The main result of the Walk’n’Talk project will be a new course and training materials, a non-formal learning activity which will enhance life quality of people at the age of 65 and above. With this course for senior people, the partners intend to reduce social barriers and foster social inclusion and participation. The seniors do not meet within but outside the classroom. This can be within their own surrounding or neighbourhood, which will be easier for the seniors living in big cities. But they can also meet outside the centre of their home towns, in nature. And while they are walking, they will learn about the interrelation between physical activity and active and healthy aging. Depending on the results of preceding surveys, the seniors might learn a new language, discuss local culture and history, traditions, use Apps, etc. They will do this in small groups.

The increased competence of staff/adult educators in implementing activities in the field of adult education and thus activate local communities will be another important result.

Participation of trainers/instructors will result in adult educators’ enhanced knowledge, skills and competences in training seniors; they will gain increased awareness of age-related differences in dual task situations; they will increase their intercultural communication and understanding by contributing to the development of a European project, esp. those who attend the LTT Activity in Finland.
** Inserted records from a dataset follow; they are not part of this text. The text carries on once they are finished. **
This is an optimization exercise on Yosys and OpenROAD, whose aim is small area, not a production implementation. In this exercise RTL edits were held to simulation tests only and were not proved equivalent to the original. Power is estimated from default activity; no workload was simulated.

== run 1 ==
==> flow/design.v <==
module top_wrapper (
    input  wire       clk,
    input  wire       rst_n,
    input  wire       start_sample,
    input  wire       din1,
    output wire       cs_n,
    output wire       sclk,
    output wire       dac_sclk,
    output wire       dac_cs,
    output wire       dac_mosi,
    output wire       tx
);
  wire rst = !rst_n;
  reg  [8:0] lf;
  reg        sc;
  wire       term = (lf == 9'd364);
  wire       E    = term & !sc;
  always @(posedge clk) begin
    if (rst | term) lf <= 9'd0;
    else            lf <= {lf[7:0], ~(lf[8] ^ lf[4])};
    if (rst)        sc <= 1'b0;
    else if (term)  sc <= ~sc;
  end
  assign sclk     = sc;
  assign dac_sclk = sc;
  reg  [4:0] as;
  reg        db;                  
  reg  [3:0] hn;                  
  wire adc_w1 = (as == 5'd17);
  wire adc_w2 = (as == 5'd18);
  wire adc_sh = (as[4:3] == 2'b00 && as[3:0] != 4'd0) || as[4:3] == 2'b01;  
  always @(posedge clk) begin
    if (rst) as <= 5'd31;
    else if (E) begin
      if (as == 5'd19 || (as == 5'd31 && !start_sample)) as <= 5'd31;
      else as <= as + 5'd1;
    end
    if (E) db <= din1;
  end
  assign cs_n = as[4];
  reg [4:0] ds;
  always @(posedge clk) begin
    if (rst) ds <= 5'd17;
    else if (E) begin
      if (ds == 5'd17) ds <= start_sample ? 5'd31 : 5'd17;
      else ds <= ds + 5'd1;
    end
  end
  assign dac_cs   = ds[4];
  assign dac_mosi = !ds[4] & (ds[3] | ds[2]);
  reg       ug, ux;       
  reg [8:0] sr;           
  reg       txr;
  reg  [3:0] w;
  reg        e, f;
  wire push = (adc_w1 | adc_w2) & !f;
  wire pop  = ux & sr[8] & !e;
  wire w0   = (w == 4'd0);
  wire w15  = (w == 4'd15);
  always @(posedge clk) begin
    if (rst) begin
      w <= 4'd0; e <= 1'b0; f <= 1'b0;
    end else if (E) begin
      case ({push, pop})
        2'b10: begin
          if (!w15) w <= w + 4'd1;
          e <= 1'b0;
          f <= w15 | !start_sample;
        end
        2'b01: begin
          if (!w0) w <= w - 4'd1;
          e <= w0 | !start_sample;
          f <= 1'b0;
        end
        default: begin
          e <= w0 | !start_sample;
          f <= w15 | !start_sample;
        end
      endcase
    end
  end
  reg [6:0] ph;
  reg       pend, act;
  wire      ph_last = &ph;
  always @(posedge clk) begin
    if (rst) begin
      ph <= 7'd0; pend <= 1'b1; act <= 1'b0;
    end else begin
      ph <= ph + ((E & pop) ? 7'h79 : 7'h01);
      if (ph_last) act <= pend;
      if (E) pend <= 1'b1;
      else if (ph_last) pend <= 1'b0;
    end
  end
  reg  [127:0] R;
  reg          dly;
  wire [2:0]   bi   = ph[2:0];
  wire         atw  = act & (ph[6:3] == w);
  wire         rin  = (atw & adc_sh) ? ((bi == 3'd0) ? db : dly) :
                      (atw & adc_w2) ? (!bi[2] & hn[bi[1:0]]) :
                                       R[127];
  always @(posedge clk) begin
    R   <= {R[126:0], rin};
    dly <= R[127];
    if (atw & adc_sh & (bi == 3'd7)) hn <= {hn[2:0], R[127]};
  end
  wire cap  = act & ug & (ph[6:3] == 4'd0);
  always @(posedge clk) begin
    if (cap | (E & ux)) sr[7:0] <= {cap ? (!w0 & R[127]) : sr[8], sr[7:1]};
    if (cap) sr[8] <= 1'b1;
    else if (E & ux) sr[8] <= 1'b0;
    if (rst) begin
      ug <= 1'b0; ux <= 1'b0; txr <= 1'b1;
    end else if (E) begin
      if (ug) begin
        ug <= 1'b0; ux <= 1'b1;
      end else if (ux) begin
        if (sr[8:1] == 8'd0) begin ux <= 1'b0; txr <= 1'b1; end
        else txr <= sr[0];
      end else if (!e) begin
        ug <= 1'b1;
      end
    end
  end
  assign tx = txr;
endmodule
Settings: LEC_CHECK=0, CAP_MARGIN=20, CORE_MARGIN=2, CORE_UTILIZATION=40, SLEW_MARGIN=20; clock period 10.0 ns.
standard.sh (not shown) runs the stock make flow with config.mk's settings and CLKGATE_MAP_FILE= SYNTH_SCRIPT=/design/flow/synth_recipe.tcl, a recipe that flattens the netlist after the stock synthesis.
==> flow/flow/run.sh <==
#!/bin/bash
# Standard layout, with clock tree synthesis told not to add dummy loads.
set -euo pipefail
export CTS_ARGS="-sink_clustering_enable -repair_clock_nets -dont_use_dummy_load -buf_list sky130_fd_sc_hd__clkbuf_8 -sink_clustering_size 30 -sink_clustering_max_diameter 100"
bash standard.sh > standard.log 2>&1
> inputs changed (run 1 -> run 2)
- CTS_CLUSTER_SIZE: unset -> 60
- CTS_CLUSTER_DIAMETER: unset -> 200
- CTS_BUF_LIST: unset -> sky130_fd_sc_hd__clkbuf_16
==> flow/run.sh (new file) <==
#!/bin/bash
# synth_recipe.tcl (not shown) runs the flow's synth.tcl, then flattens the netlist and writes it again
# the make line also repeats each setting of config.mk as NAME=value (left out here)
make -C /OpenROAD-flow-scripts/flow DESIGN_CONFIG=/design/flow/config.mk WORK_HOME=/design/flow/orfs CLKGATE_MAP_FILE= SYNTH_SCRIPT=/design/flow/synth_recipe.tcl finish
removed: flow/flow/run.sh
removed: flow/standard.sh
[summary]
In run 2, wire length on met2 is higher than in run 1. When run 2 is measured against run 1, its via count turns out 1.2% higher. Lower all-layer global routing usage was reported by run 1, not run 2. Wire: run 2 routes more than run 1. Run 2 against run 1; total power divided by cell area is up by more than 10%. In terms of switching fraction of total power, run 2 and run 1 differ only marginally.
What run 3 does differently from run 2 at the input level:
- CTS_BUF_LIST removed (was sky130_fd_sc_hd__clkbuf_16)
- CTS_CLUSTER_SIZE removed (was 60)
- CTS_CLUSTER_DIAMETER removed (was 200)
==> flow/flow/run.sh (new file) <==
#!/bin/bash
# Standard layout, with clock tree synthesis options of our own.
set -euo pipefail
export CTS_ARGS="-sink_clustering_enable -repair_clock_nets -dont_use_dummy_load -buf_list sky130_fd_sc_hd__clkbuf_8 -sink_buffer_max_cap_derate 0.3"
bash standard.sh > standard.log 2>&1
==> flow/standard.sh (new file) <==
#!/bin/bash
# synth_recipe.tcl (not shown) runs the flow's synth.tcl, then flattens the netlist and writes it again
# the make line also repeats each setting of config.mk as NAME=value (left out here)
make -C /OpenROAD-flow-scripts/flow DESIGN_CONFIG=/design/flow/config.mk WORK_HOME=/design/flow/orfs CLKGATE_MAP_FILE= SYNTH_SCRIPT=/design/flow/synth_recipe.tcl "${@:-finish}"
removed: flow/run.sh
==> run summary <==
Diff run 2 -> run 3 | overall track demand over capacity in global routing | decrease of 0.19 points. Leakage power delta (run 3 − run 2): favourable. Comparing run 2 with run 3, the routed metal-1 wire length came out essentially unchanged. Re design area: run 3 is about 6% down on run 2. Compared run 3 against run 2; maximum fanout encountered on the critical timing path within noise. Looking at run 3 and run 2, the reg-to-reg setup timing slack is a wash. The time the worst path needs with I/O delays and setup of run 3 was inferior to that of run 2. Diff run 2..run 3 | area of the mapped netlist | unchanged. From run 2 to run 3, complex-gate fraction of the synthesized area did not move at all. Delta(proportion of power drawn by the clock network, run 3 - run 2) < 0. The core utilization in run 3 sits 2.8 points below the value recorded for run 2.
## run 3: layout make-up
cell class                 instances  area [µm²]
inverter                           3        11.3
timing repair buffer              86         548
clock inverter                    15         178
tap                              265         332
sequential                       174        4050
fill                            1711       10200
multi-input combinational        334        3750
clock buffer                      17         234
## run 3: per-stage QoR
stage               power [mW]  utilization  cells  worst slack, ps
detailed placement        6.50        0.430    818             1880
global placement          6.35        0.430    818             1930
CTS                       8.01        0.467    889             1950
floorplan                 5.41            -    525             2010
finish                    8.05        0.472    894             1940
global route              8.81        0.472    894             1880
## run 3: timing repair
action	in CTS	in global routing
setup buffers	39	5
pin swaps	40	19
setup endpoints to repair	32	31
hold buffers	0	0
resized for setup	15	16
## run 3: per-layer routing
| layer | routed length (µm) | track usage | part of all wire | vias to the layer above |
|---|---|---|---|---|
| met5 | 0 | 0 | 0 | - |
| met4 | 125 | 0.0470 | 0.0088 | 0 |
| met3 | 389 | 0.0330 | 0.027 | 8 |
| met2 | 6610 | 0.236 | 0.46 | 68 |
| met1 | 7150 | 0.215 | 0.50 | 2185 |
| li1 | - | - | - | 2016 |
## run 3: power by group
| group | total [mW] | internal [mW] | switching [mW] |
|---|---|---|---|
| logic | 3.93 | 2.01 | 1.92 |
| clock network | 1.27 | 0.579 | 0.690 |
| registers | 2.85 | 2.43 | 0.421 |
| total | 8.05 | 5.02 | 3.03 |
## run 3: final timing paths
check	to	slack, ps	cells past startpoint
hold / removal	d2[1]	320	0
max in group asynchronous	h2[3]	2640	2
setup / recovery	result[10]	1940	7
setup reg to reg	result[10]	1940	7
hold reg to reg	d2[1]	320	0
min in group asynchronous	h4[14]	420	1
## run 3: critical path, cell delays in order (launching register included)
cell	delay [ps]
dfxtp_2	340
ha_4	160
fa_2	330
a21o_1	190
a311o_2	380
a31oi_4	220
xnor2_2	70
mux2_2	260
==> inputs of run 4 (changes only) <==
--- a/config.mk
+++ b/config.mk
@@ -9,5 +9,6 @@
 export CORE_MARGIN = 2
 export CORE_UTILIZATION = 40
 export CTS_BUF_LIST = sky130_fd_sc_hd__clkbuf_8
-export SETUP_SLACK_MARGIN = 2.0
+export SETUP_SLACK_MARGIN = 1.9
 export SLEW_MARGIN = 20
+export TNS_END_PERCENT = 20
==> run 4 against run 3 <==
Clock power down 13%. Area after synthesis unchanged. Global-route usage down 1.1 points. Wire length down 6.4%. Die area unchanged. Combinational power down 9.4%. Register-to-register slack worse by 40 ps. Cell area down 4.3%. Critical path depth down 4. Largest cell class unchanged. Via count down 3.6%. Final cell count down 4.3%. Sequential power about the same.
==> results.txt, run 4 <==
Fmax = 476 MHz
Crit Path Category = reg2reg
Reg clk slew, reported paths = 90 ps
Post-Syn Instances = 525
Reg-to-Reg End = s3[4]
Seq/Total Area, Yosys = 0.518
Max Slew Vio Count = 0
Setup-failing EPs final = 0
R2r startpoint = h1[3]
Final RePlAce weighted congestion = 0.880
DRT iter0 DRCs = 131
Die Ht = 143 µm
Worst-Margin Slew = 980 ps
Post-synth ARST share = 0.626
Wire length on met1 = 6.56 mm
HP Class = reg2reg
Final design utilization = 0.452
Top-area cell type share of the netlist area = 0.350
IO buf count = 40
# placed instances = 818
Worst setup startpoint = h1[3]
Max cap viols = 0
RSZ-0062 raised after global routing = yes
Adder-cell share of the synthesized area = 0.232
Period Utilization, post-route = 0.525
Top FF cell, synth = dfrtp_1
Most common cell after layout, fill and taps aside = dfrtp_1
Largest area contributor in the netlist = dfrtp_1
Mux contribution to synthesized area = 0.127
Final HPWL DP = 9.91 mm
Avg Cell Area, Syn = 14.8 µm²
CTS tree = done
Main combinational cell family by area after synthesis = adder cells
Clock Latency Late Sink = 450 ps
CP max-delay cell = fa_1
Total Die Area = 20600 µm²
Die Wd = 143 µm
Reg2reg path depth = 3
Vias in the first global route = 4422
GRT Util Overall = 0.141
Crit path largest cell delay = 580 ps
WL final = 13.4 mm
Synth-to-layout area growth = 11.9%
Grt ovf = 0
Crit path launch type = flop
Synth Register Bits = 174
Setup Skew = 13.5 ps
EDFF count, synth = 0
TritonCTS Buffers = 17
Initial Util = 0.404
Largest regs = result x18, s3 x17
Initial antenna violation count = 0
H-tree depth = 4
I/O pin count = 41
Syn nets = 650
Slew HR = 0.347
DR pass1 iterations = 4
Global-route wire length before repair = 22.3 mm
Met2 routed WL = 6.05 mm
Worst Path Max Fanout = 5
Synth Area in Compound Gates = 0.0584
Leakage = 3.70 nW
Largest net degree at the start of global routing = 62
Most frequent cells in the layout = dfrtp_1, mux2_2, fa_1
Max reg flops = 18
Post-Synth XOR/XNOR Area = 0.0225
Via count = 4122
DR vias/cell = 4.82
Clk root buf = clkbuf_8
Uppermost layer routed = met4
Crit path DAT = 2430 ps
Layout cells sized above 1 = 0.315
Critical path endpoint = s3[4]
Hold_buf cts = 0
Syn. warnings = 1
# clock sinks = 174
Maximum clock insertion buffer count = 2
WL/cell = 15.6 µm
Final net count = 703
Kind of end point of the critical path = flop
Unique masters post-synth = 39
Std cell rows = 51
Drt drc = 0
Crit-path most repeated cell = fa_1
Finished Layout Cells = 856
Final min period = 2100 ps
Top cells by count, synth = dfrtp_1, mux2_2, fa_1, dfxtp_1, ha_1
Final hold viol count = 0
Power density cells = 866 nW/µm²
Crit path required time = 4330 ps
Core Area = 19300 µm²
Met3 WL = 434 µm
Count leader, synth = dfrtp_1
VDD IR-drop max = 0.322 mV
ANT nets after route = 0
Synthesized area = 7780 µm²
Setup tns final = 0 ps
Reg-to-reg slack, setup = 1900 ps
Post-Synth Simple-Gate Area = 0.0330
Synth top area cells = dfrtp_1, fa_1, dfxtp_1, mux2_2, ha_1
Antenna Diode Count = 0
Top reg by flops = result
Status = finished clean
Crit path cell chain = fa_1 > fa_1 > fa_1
Each of the project partners is going to recruit a group of trainers/instructors (for the testing phase mostly those who are already used to teach seniors) in order to actively involve them into the testing and piloting phase. The trainers/instructors will have the chance to exchange their knowledge and experience both among each other in the national team but also with trainers/instructors in the European partner organisations in the field of teaching the elderly; they will be actively involved in translating research into practice, support the core project team in developing training material, they will learn about the situation of elderlies in the various European countries, they will learn about the various methods in teaching the elderly in the European partner institutions which will give them some new impulses and ideas, they will test and evaluate the Walk’n’Talk course and improve the quality of teaching the elderly.

At the end of the piloting phase the partners will organize a multiplier event where all the trainers/instructors that have taken part in developing and conducting the Walk’n’Talk course will receive a confirmation of participation in form of a common certificate of a “European Walk’n’Talk Instructor”. These certificates will show the skills and competences the trainers/instructors acquired during the project although they are not officially recognised, but they could be the start of a new model /qualification in adult education, the European Walk’n’Talk Instructor.

We are sure that the certification of the Walk’n’Talk Instructors will further foster a European commitment, inspire the close collaboration of a European network and ensure further dissemination of the Walk’n’Talk course, within the partner organisations and partner countries and beyond.